# Trend and seasonality decomposition with Prophet

*Figure: Piece-wise trend and seasonal model fitting of a sample time series.*

Prophet is a statistical approach, presented in [1], to fit and forecast time series by decomposing the data into trend, seasonality and holiday components. The trend represents growth, while seasonality incorporate periodic effects within the trend and holiday effects capture sudden events that are predictable in time (as in when they occur). For example, usage on social media is seen as an ever growing process with daily, weekly and monthly variations and drastic changes around i.e. Christmas and sporting events. The goal of this article is to explore decomposable models for time series application based on Prophet. Please note that the goal of Prophet is ultimately to make forecasts into the future while this article is focused entirely on the modelling part (on which forecasting is based). For the sake of brevity, holiday effects are not considered here.

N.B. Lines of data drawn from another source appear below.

===== config.mk =====
export PLATFORM = sky130hd
export DESIGN_NAME = qsg_group
export DESIGN_NICKNAME = d
export VERILOG_FILES = /design/src/hw/qsg_pkg.sv /design/src/hw/qsg_group.sv
export SDC_FILE = /design/constraint.sdc
export NUM_CORES = 1
export LEC_CHECK = 0
export ABC_AREA = 1
export BUFFER_PORTS_ARGS = -buffer_cell sky130_fd_sc_hd__buf_2
export CAP_MARGIN = 20
export CORE_AREA = 2 2 72 74
export DETAILED_ROUTE_END_ITERATION = 16
export DIE_AREA = 0 0 74 76
export GPL_TIMING_DRIVEN = 0
export PLACE_DENSITY = 0.73
export REMOVE_ABC_BUFFERS = 1
export SLEW_MARGIN = 20
export SYNTH_ARGS = -nofsm -noshare
export SYNTH_HDL_FRONTEND = slang
export SYNTH_SLANG_ARGS = --single-unit

===== constraint.sdc =====
create_clock -name mclk -period 1 [get_ports mclk]
set_input_delay 0.25 -clock mclk [delete_from_list [all_inputs] [get_ports mclk]]
set_output_delay 0.25 -clock mclk [all_outputs]
set_load 0.02 [all_outputs]

===== src/hw/qsg_pkg.sv =====
// Summary of operation
// - bits 0,1,2,6,10,11,13,14,15 always read zero in every register
// - condition bit 3 follows the power sub-group summary
// - condition bit 4 set while leveling detector or oven reports cold
// - condition bit 5 follows the frequency sub-group summary
// - condition bit 7 follows the modulation sub-group summary
// - condition bit 8 follows the calibration sub-group summary
// - condition bit 9 set on failed power-up self-test, cleared by power cycle
// - clear-status command never clears the self-test failure bit
// - condition bit 12 follows the bit-error tester sub-group summary
// - condition register tracks live inputs; writes have no effect
// - condition query returns sum of weights of set bits
// - rise sets event if rise filter bit set; fall if fall filter set
// - filters written as weight sums, stored and read back
// - event register latches filtered transitions as sticky bits
// - event read returns content then clears all bits except those with a new edge in the read cycle
// - summary for status byte bit 3 set if any event and enable match
// - enable query returns the value most recently written
// - power sub-group summary drives condition bit 3
// - frequency sub-group summary drives condition bit 5
package qsg_pkg;
  // =========================================================
  // register selects
  localparam logic [2:0] SEL_CONDITION = 3'h0;
  localparam logic [2:0] SEL_RISE      = 3'h1;
  localparam logic [2:0] SEL_FALL      = 3'h2;
  localparam logic [2:0] SEL_EVENT     = 3'h3;
  localparam logic [2:0] SEL_MASK      = 3'h4;
  // =========================================================
  // bit positions
  localparam int BIT_POWER  = 3;
  localparam int BIT_COLD   = 4;
  localparam int BIT_FREQ   = 5;
  localparam int BIT_MOD    = 7;
  localparam int BIT_CAL    = 8;
  localparam int BIT_SELF   = 9;
  localparam int BIT_TESTER = 12;
  localparam logic [15:0] USED_MASK   = 16'h13B8;
  localparam logic [15:0] RESET_VALUE = 16'h0000;
endpackage


===== src/hw/qsg_group.sv =====
`timescale 1ns/1ps
`default_nettype none
module qsg_group (
  // clock and reset
  input  wire logic        mclk,
  input  wire logic        sys_rst,
  // power-up indication, self-test outcome
  input  wire logic        power_up,
  input  wire logic        self_test_fail,
  // live status inputs (asynchronous)
  input  wire logic        power_summary,
  input  wire logic        detector_cold,
  input  wire logic        freq_summary,
  input  wire logic        mod_summary,
  input  wire logic        cal_summary,
  input  wire logic        error_tester_subgroup,
  // register port
  input  wire logic [2:0]  reg_sel,
  input  wire logic        reg_wr,
  input  wire logic        reg_rd,
  input  wire logic [15:0] reg_wdata,
  output logic      [15:0] reg_rdata,
  input  wire logic        clear_status_command,
  // summary to status byte bit 3
  output logic             summary
);
  typedef struct packed {
    logic [5:0]  sync1;
    logic [5:0]  sync2;
    logic        self_fail;
    logic [15:0] cond_prev;
    logic [15:0] rise_filter;
    logic [15:0] fall_filter;
    logic [15:0] event_latch;
    logic [15:0] event_mask;
    logic [15:0] rdata;
  } qsg_state_t;

  qsg_state_t st;
  qsg_state_t next_st;
  logic [15:0] cond;
  logic [15:0] edges;
  logic [5:0]  raw;

  assign raw = {error_tester_subgroup, cal_summary, mod_summary,
                freq_summary, detector_cold, power_summary};

  // =========================================================
  // condition assembly
  always_comb begin
    cond = 16'h0000;
    cond[qsg_pkg::BIT_POWER] = st.sync2[0];
    cond[qsg_pkg::BIT_COLD]  = st.sync2[1];
    cond[qsg_pkg::BIT_FREQ]  = st.sync2[2];
    cond[qsg_pkg::BIT_MOD]   = st.sync2[3];
    cond[qsg_pkg::BIT_CAL]   = st.sync2[4];
    cond[qsg_pkg::BIT_SELF]  = st.self_fail;
    cond[qsg_pkg::BIT_TESTER] = st.sync2[5];
  end

  // filtered transitions per bit
  genvar gi;
  generate
    for (gi = 0; gi < 16; gi++) begin : g_edge
      assign edges[gi] = (cond[gi] & ~st.cond_prev[gi] & st.rise_filter[gi])
                       | (~cond[gi] & st.cond_prev[gi]
                          & st.fall_filter[gi]);
    end
  endgenerate

  // =========================================================
  // next state
  always_comb begin
    next_st = st;
    next_st.sync1 = raw;
    next_st.sync2 = st.sync1;
    // only power-up sets or releases it; clear-status ignored
    if (power_up) begin
      next_st.self_fail = self_test_fail;
    end
    next_st.cond_prev = cond;
    if (reg_wr) begin
      unique case (reg_sel)
        qsg_pkg::SEL_RISE: next_st.rise_filter =
          reg_wdata & qsg_pkg::USED_MASK;
        qsg_pkg::SEL_FALL: next_st.fall_filter =
          reg_wdata & qsg_pkg::USED_MASK;
        qsg_pkg::SEL_MASK: next_st.event_mask =
          reg_wdata & qsg_pkg::USED_MASK;
        default: ;
      endcase
    end
    // new edges win over the read or clear-status clear
    if ((reg_rd && reg_sel == qsg_pkg::SEL_EVENT) || clear_status_command) begin
      next_st.event_latch = edges;
    end else begin
      next_st.event_latch = st.event_latch | edges;
    end
    next_st.rdata = st.rdata;
    if (reg_rd) begin
      unique case (reg_sel)
        qsg_pkg::SEL_CONDITION: next_st.rdata = cond;
        qsg_pkg::SEL_RISE:      next_st.rdata = st.rise_filter;
        qsg_pkg::SEL_FALL:      next_st.rdata = st.fall_filter;
        qsg_pkg::SEL_EVENT:     next_st.rdata = st.event_latch;
        qsg_pkg::SEL_MASK:      next_st.rdata = st.event_mask;
        default:                next_st.rdata = 16'h0000;
      endcase
    end
  end

  always_ff @(posedge mclk) begin
    if (sys_rst) begin
      // synchronisers and edge history keep running, so a level already
      // high at release is not taken for a fresh rising edge
      st.sync1       <= next_st.sync1;
      st.sync2       <= next_st.sync2;
      st.cond_prev   <= next_st.cond_prev;
      st.rise_filter <= qsg_pkg::RESET_VALUE;
      st.fall_filter <= qsg_pkg::RESET_VALUE;
      st.event_latch <= qsg_pkg::RESET_VALUE;
      st.event_mask  <= qsg_pkg::RESET_VALUE;
      st.rdata       <= 16'h0000;
      st.self_fail   <= next_st.self_fail;  // survives reset
    end else begin
      st <= next_st;
    end
  end

  assign reg_rdata = st.rdata;
  assign summary = |(st.event_latch & st.event_mask);
endmodule
`default_nettype wire


==> flow_summary_export.csv, run 1 <==
group,metric,value,unit
status,violations,"negative setup slack",
worst_setup_path,end_kind,"primary output",
synthesis,yosysSeqAreaShare,0.4925,
grt,grt_pass1_vias,1763,
floorplanning,rows,26,
grt,grt_max_degree,36,
sta,post-route-min-period,1.490,ns
synthesis,synthCells,290,
worst_setup_path,r2r_start,"cond[9]",
detailed_routing,detail_route.iter0.violations,198,
finish,nets,355,
clock_network,clock-root-buffer,"clkbuf_8",
worst_setup_path,worstSetupPathType,"reg -> out",
synthesis,yosysTopAreaCell,"dfxtp_1",
clock_network,numCtsBuffers,5,
place,hpwl,3.368,mm
synthesis,yosysUniqueCellTypes,26,
status,outcome,"finished, violations left",
grt,grt_antenna_before_repair,0,
sta,fmax,0.6710,GHz
detailed_routing,drt_wl_total,5.176,mm
floorplanning,die_w,74,um
sta,fin_setup_tns,-0.5291,ns
job,maxCapViolCount,0,
grt,grt_pass1_wl,8.286,mm
sta,finalHoldViolations,0,
detailed_routing,wl_per_cell,13.17,um
pwr,ir_drop,0.0007343,V
detailed_routing,ant_nets,0,
sta,worst_slack,-0.4903,ns
grt,grtUsageTotal,0.1900,
sta,post-route-period-util,1.490,
place,dp.cells,371,
synthesis,netlist_area,0.002256,mm2
place,numPortBuffers,30,
synthesis,synth_area_leaders,"dfxtp_1 48%, nand2_1 12%, a21oi_1 7.1%, nand3_1 7.1%, buf_4 5.7%",
clock_network,cts_buffer_depth,2,
worst_setup_path,arrival,1.24,ns
worst_hold_path,hold_path_class,"in -> reg",
clock_network,worstSkewPairLatency,0.31,ns
place,dp_slack,-0.6225,ns
sta,tightest_slew,0.6788,ns
finish,drive_above_1_share,0.2786,
clock_network,cts.sinks,55,
sta,rsz0062_at_grt,"yes",
finish,fin_cells,393,
sta,fin_skew,0.006573,ns
sta,timing.final.setup_violations,9,
worst_hold_path,hp-start,"error_tester_subgroup",
synthesis,avgSynthCellArea,7.779,um2
synthesis,synth_seq_cells,55,
sta,slew-limit-headroom,0.5474,
clock_network,cts_tree,"yes",
sta,slew_violations,0,
clock_network,path_clk_slew,0.09,ns
clock_network,cts_max_level,2,
floorplanning,start_util,0.4592,
detailed_routing,viasPerCell,5.066,
synthesis,synth_top_cell_area_share,0.4792,
worst_setup_path,worstPathRequired,0.75,ns
worst_setup_path,cp_max_fo,2,
detailed_routing,vias,1991,
pwr,power_leakage,1.110,nW
detailed_routing,drc_errors,0,
floorplanning,pin_count,49,
finish,syn_to_final_growth,20.08,%
synthesis,synth_warnings,0,
worst_setup_path,critical_path.startpoint,"st[39]",
floorplanning,die-area,0.005624,mm2
place,place.gp.congestion,0.8464,
finish,n_antenna_cell,0,
worst_setup_path,startpoint_type,"flop",
floorplanning,core_area,0.004912,mm2
pwr,power_density,1445,mW/mm2
floorplanning,die_y,76,um
grt,overflow,0,
detailed_routing,first_pass_iters,4,
## cell families after synthesis
kind of cell,synth area share
AOI/OAI and AO/OA,0.1181
buffers and inverters,0.1148
DFF,0.4925
other,0.001662
and+or+nand+nor,0.2729
## power breakdown
part	internal (W)	leakage (nW)	switching [W]
combinational	0.000134	0.604	0.000251
clock	0.000544	0.0470	0.000666
sequential	0.00227	0.459	0.0000463
total	0.00295	1.11	0.000963
## layout make-up
| class | instances | area (um2) |
|---|---|---|
| tap | 70 | 87.58 |
| multi-input combinational | 195 | 984.7 |
| sequential | 55 | 1126 |
| clock buffer | 6 | 82.58 |
| timing repair buffer | 45 | 329.1 |
| fill | 469 | 2203 |
| inverter | 21 | 93.84 |
| clock inverter | 1 | 5.005 |
## per-stage QoR
stage	utilization	hold WS, ns	total power (W)	area (um2)
after floorplan	-	0.2777	0.002512	2108
after global placement	0.4776	0.3101	0.002661	2346
after detailed placement	0.4776	0.3121	0.002669	2346
after CTS	0.5385	0.02911	0.003915	2645
after global routing	0.5515	0.01463	0.004081	2709
final	0.5515	0.03510	0.003915	2709
## cells in the final DEF, fill, tap and decap left out, types with 4 or more instances in the layout
cell and count:
buf_4 14, dfxtp_1 42, nand3_1 30, conb_1 9
nand4_1 9, nor2_1 17, buf_2 20, buf_6 11
inv_1 15, a21oi_1 31, a211oi_1 4, clkbuf_8 6
a31oi_1 5, nand2_2 5, nand2_1 66, nor2_4 4
dfxtp_2 12
## registers in the layout, indices dropped and copies added, names as in the netlist
| signal | count |
|---|---|
| st | 35 |
| next_st | 6 |
| reg_rdata | 7 |
| cond | 7 |
## what timing repair did
item,CTS,global route
hold buffers,0,0
setup endpoints to repair,43,29
gates resized for setup,38,19
pin swaps,6,10
cloned,0,1
setup buffers,14,0
## final timing paths
check	end	cells after the start	slack (ns)
worst max-delay path	summary	5	-0.49
worst min-delay path	next_st[102]	1	0.04
worst max register to register	reg_rdata[9]	6	0
worst min register to register	cond[8]	0	0.33
## Yosys cell counts (all sizes together)
master  number
nand2       71
dfxtp       54
nand3       34
a21oi       32
buf         23
nor2        22
inv         21
nand4        9
a211oi       5
a31oi        5
clkbuf       4
o21ai        4
nor3         2
a221oi       1
a31o         1
conb         1
edfxtp       1
## layer usage
metal  GRT usage  vias to the layer above  part of all wire
li1            -                     1002                 -
met1      0.2571                      909              0.43
met2      0.2857                       71              0.48
met3     0.04365                        9             0.073
met4     0.08545                        0             0.019
met5           0                        -                 0
## worst max-delay path: stages (launching register included)
cell      delay (ns)
dfxtp_2         0.33
nand2_2         0.08
nand2_2         0.05
a221oi_2        0.16
nand4_1         0.14
buf_4           0.18
No activity file was read; power rests on OpenSTA's default activity.
==> inputs of run 2 (changes only) <==
==> constraint.sdc (replaced) <==
create_clock -name mclk -period 1.3 [get_ports mclk]
set_input_delay 0.325 -clock mclk [delete_from_list [all_inputs] [get_ports mclk]]
set_output_delay 0.325 -clock mclk [all_outputs]
set_load 0.02 [all_outputs]
==> run 2 against run 1 <==
The run still ends with negative setup slack left. Non-clock buffer count shrank 7. Clock-buffer cell count is the same. Power shrank 24%. Critical path type unchanged.
==> flow_summary_export.csv, run 2 (synthesized netlist as in run 1, its figures left out) <==
group,metric,value,unit
clock_network,cts_max_level,2,
worst_hold_path,hold_path_class,"in -> reg",
place,place.gp.congestion,0.8464,
place,dp.cells,371,
sta,worst_slack,-0.2579,ns
finish,nets,349,
grt,grt_max_degree,36,
floorplanning,start_util,0.4592,
sta,timing.final.setup_violations,1,
worst_setup_path,worstSetupPathType,"reg -> out",
detailed_routing,viasPerCell,5.000,
place,numPortBuffers,30,
finish,final_common_cell,"nand2_1",
sta,post-route-period-util,1.198,
grt,grt_pass1_vias,1642,
detailed_routing,route.met3.wl,260,um
detailed_routing,wl_per_cell,12.89,um
floorplanning,pin_count,49,
clock_network,cts_hold_buf,0,
clock_network,cts.sinks,55,
worst_setup_path,cp_max_fo,2,
status,violations,"negative setup slack",
worst_setup_path,end_kind,"primary output",
sta,fmax,0.6419,GHz
sta,slew_violations,0,
clock_network,cts_tree,"yes",
sta,rsz0062_at_grt,"yes",
worst_setup_path,r2r_slack,0.31,ns
finish,n_antenna_cell,0,
place,hpwl,3.368,mm
sta,slew-limit-headroom,0.5694,
grt,grtUsageTotal,0.1827,
grt,grt_antenna_before_repair,0,
sta,tightest_slew,0.6459,ns
detailed_routing,wl_met2,2.444,mm
detailed_routing,first_pass_iters,4,
worst_setup_path,slowest_stage,"dfxtp_2",
floorplanning,core_area,0.004912,mm2
worst_setup_path,startpoint_type,"flop",
worst_setup_path,path_buf_inv,1,
pwr,power_leakage,1.053,nW
finish,drive_above_1_share,0.2114,
sta,finalHoldViolations,0,
finish,largest_reg_flops,35,
worst_setup_path,worst_path_largest_cell_delay,0.33,ns
worst_setup_path,path_cells,"nand2_2, nand2_2, a221oi_2, nand4_1, buf_4",
finish,fin_cells,387,
floorplanning,rows,26,
pwr,power_density,1163,mW/mm2
floorplanning,die-area,0.005624,mm2
clock_network,numCtsBuffers,5,
detailed_routing,drt_wl_total,4.987,mm
floorplanning,die_y,76,um
finish,top_register,"st",
detailed_routing,ant_nets,0,
worst_setup_path,crit_family,"flip-flops",
detailed_routing,drc_errors,0,
worst_setup_path,worstPathRequired,0.98,ns
pwr,ir_drop,0.0005573,V
grt,overflow,0,
sta,post-route-min-period,1.558,ns
clock_network,cts_buffer_depth,2,
detailed_routing,vias,1935,
detailed_routing,wl_met1,2.213,mm
clock_network,clock-root-buffer,"clkbuf_8",
finish,syn_to_final_growth,13.09,%
clock_network,worstSkewPairLatency,0.31,ns
worst_setup_path,critical_path.most_common_cell,"nand2_2",
floorplanning,die_w,74,um
status,outcome,"finished, violations left",
grt,grt_pass1_wl,7.914,mm
sta,fin_setup_tns,-0.2579,ns
detailed_routing,detail_route.iter0.violations,181,
finish,final_cell_mix,"67 x nand2_1, 50 x dfxtp_1, 32 x a21oi_1, 32 x nand3_1, 28 x buf_2",
clock_network,path_clk_slew,0.09,ns
sta,fin_skew,0.005144,ns
worst_setup_path,arrival,1.23,ns
detailed_routing,routed.top_layer,"met4",
job,maxCapViolCount,0,
-- run 2: what timing repair did --
item | in CTS | in global routing
gates cloned | 0 | 1
pin swaps | 3 | 4
setup buffers | 3 | 5
setup endpoints to repair | 14 | 18
resized for setup | 9 | 8
-- run 2: final cells by class --
type | count | area [um2]
Sequential cell | 55 | 1116
Inverter | 21 | 88.84
Clock inverter | 1 | 5.005
Tap cell | 70 | 87.58
Clock buffer | 6 | 82.58
Multi-Input combinational cell | 196 | 955.9
Timing Repair Buffer | 38 | 215.2
Fill cell | 494 | 2361
-- run 2: path summary, 6_finish.rpt --
check	from	to	cells after the start
max	st[39]	summary	5
min	error_tester_subgroup	next_st[102]	1
max reg2reg	cond[9]	reg_rdata[9]	6
min reg2reg	next_st[101]	cond[8]	0
-- run 2: through the flow --
step | area [um2] | utilization | hold slack [ns] | total power [W] | setup slack [ns]
2_1_floorplan | 2108 | - | 0.3096 | 0.001933 | 0.1255
3_3_place_gp | 2346 | 0.4776 | 0.3101 | 0.002047 | -0.3960
3_5_place_dp | 2346 | 0.4776 | 0.3121 | 0.002053 | -0.3975
4_1_cts | 2486 | 0.5061 | 0.1041 | 0.002973 | -0.2950
5_1_grt | 2551 | 0.5194 | 0.08975 | 0.003103 | -0.3362
6_report | 2551 | 0.5194 | 0.1112 | 0.002968 | -0.2579
-- run 2: where the power goes --
group          internal [W]  total (W)  switching [W]
logic             0.0000776   0.000261       0.000184
clock network      0.000419   0.000925       0.000506
registers           0.00175    0.00178      0.0000343
-- run 2: layer usage --
metal | vias to the layer above | track usage
met5 | - | 0
met4 | 0 | 0.07636
li1 | 993 | -
met3 | 6 | 0.04233
met2 | 59 | 0.2741
met1 | 877 | 0.2502
==> inputs of run 3 (changes only) <==
--- a/config.mk
+++ b/config.mk
@@ -14,6 +14,7 @@
 export GPL_TIMING_DRIVEN = 0
 export PLACE_DENSITY = 0.73
 export REMOVE_ABC_BUFFERS = 1
+export SETUP_SLACK_MARGIN = 0.02
 export SLEW_MARGIN = 20
 export SYNTH_ARGS = -nofsm -noshare
 export SYNTH_HDL_FRONTEND = slang
==> run 3 against run 2 <==
The run still ends with negative setup slack left. Clock-buffer cell count stayed put. Sequential share of layout area hardly changed. Clock skew barely moved. Final area barely moved. Sequential power barely moved. Highest routed layer unchanged.
==> flow_summary_export.csv, run 3 (synthesized netlist as in run 1, its figures left out) <==
group,metric,value,unit
status,outcome,"finished, violations left",
status,violations,"negative setup slack",
finish,final_common_cell,"nand2_1",
finish,drive_above_1_share,0.2114,
finish,n_antenna_cell,0,
finish,final_cell_mix,"67 x nand2_1, 50 x dfxtp_1, 32 x a21oi_1, 32 x nand3_1, 28 x buf_2",
clock_network,path_clk_slew,0.09,ns
clock_network,clock-root-buffer,"clkbuf_8",
finish,syn_to_final_growth,13.14,%
worst_setup_path,end_kind,"primary output",
detailed_routing,ant_nets,0,
sta,post-route-min-period,1.569,ns
floorplanning,die_w,74,um
sta,fin_skew,0.005377,ns
detailed_routing,first_pass_iters,4,
grt,grt_pass1_vias,1669,
worst_setup_path,worstSetupPathType,"reg -> out",
clock_network,cts_tree,"yes",
detailed_routing,drt_wl_total,4.969,mm
clock_network,cts.sinks,55,
pwr,ir_drop,0.0005561,V
worst_setup_path,r2r_start,"cond[9]",
detailed_routing,detail_route.iter0.violations,150,
sta,tightest_slew,0.6493,ns
pwr,finalPower,0.002968,W
sta,slew_violations,0,
clock_network,cts_max_level,2,
sta,fmax,0.6375,GHz
pwr,power_density,1163,mW/mm2
grt,grt_pass1_wl,8.004,mm
finish,final_area,0.002552,mm2
sta,finalHoldViolations,0,
floorplanning,die_y,76,um
finish,top_register,"st",
floorplanning,rows,26,
grt,grtUsageTotal,0.1846,
worst_setup_path,cp_max_fo,2,
worst_setup_path,critical_path.startpoint,"st[39]",
grt,overflow,0,
detailed_routing,drc_errors,0,
worst_hold_path,hold_path_class,"in -> reg",
clock_network,cts_buffer_depth,2,
sta,rsz0062_at_grt,"yes",
sta,fin_setup_tns,-0.2685,ns
place,place.gp.congestion,0.8464,
finish,nets,349,
worst_setup_path,startpoint_type,"flop",
floorplanning,pin_count,49,
grt,grt_antenna_before_repair,0,
floorplanning,core_area,0.004912,mm2
pwr,power_leakage,1.057,nW
clock_network,worstSkewPairLatency,0.31,ns
finish,largest_reg_flops,35,
worst_setup_path,arrival,1.24,ns
place,numPortBuffers,30,
finish,utilization,0.5196,
floorplanning,start_util,0.4592,
clock_network,numCtsBuffers,5,
sta,slew-limit-headroom,0.5671,
detailed_routing,viasPerCell,5.003,
worst_setup_path,worstPathRequired,0.98,ns
sta,timing.final.setup_violations,1,
job,maxCapViolCount,0,
detailed_routing,wl_per_cell,12.84,um
sta,worst_slack,-0.2685,ns
clock_network,cts_hold_buf,0,
place,postPlaceCellArea,0.002346,mm2
place,hpwl,3.368,mm
detailed_routing,vias,1936,
floorplanning,die-area,0.005624,mm2
grt,grt_max_degree,36,
sta,post-route-period-util,1.207,
worst_hold_path,hp-start,"error_tester_subgroup",
run 3: routing by layer:
layer	track usage	wire [um]	vias up
met3	0.04365	295	9
li1	-	-	994
met4	0.07273	85	0
met5	0	0	-
met2	0.2777	2349	57
met1	0.2536	2239	876
run 3: cell type report:
| type | count | area (um2) |
|---|---|---|
| flip-flops and latches | 55 | 1116 |
| fillers | 491 | 2360 |
| inverters | 21 | 88.84 |
| multi-input cells | 195 | 949.7 |
| clock buffers | 6 | 82.58 |
| clock inverters | 1 | 5.005 |
| well taps | 70 | 87.58 |
| repair buffers | 39 | 222.7 |
run 3: metrics by stage:
stage               std cells  hold WS [ns]  worst slack (ns)
finish                    387        0.1112           -0.2685
global route              387       0.08975           -0.3388
CTS                       383        0.1041           -0.2950
detailed placement        371        0.3121           -0.3975
global placement          371        0.3101           -0.3960
floorplan                 271        0.3096            0.1255
run 3: timing repair:
item / 4_1_cts / 5_1_grt
endpoints found under the hold margin: 0 / 0
cloned: 0 / 0
setup endpoints to repair: 15 / 18
setup buffers: 5 / 4
resized for setup: 9 / 8
pin swaps: 4 / 4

Modelling and forecasting in Prophet falls somewhere between fully automated and hand-tuned procedures. Paper [1] explores this approach by arguing that fully automated procedures may fail due to their complexity and hand-tuned models are subject to over-fitting. It highlights one of Prophet’s key properties, which is to have intuitive parameters (e.g. easily expressible in terms of the time series) without requiring detailed knowledge about the underlying model.

## In this article

- Presentation of the model used in Prophet.
- Parameter likelihood formulation and optimization.
- Visualization of some sample and benchmark time series.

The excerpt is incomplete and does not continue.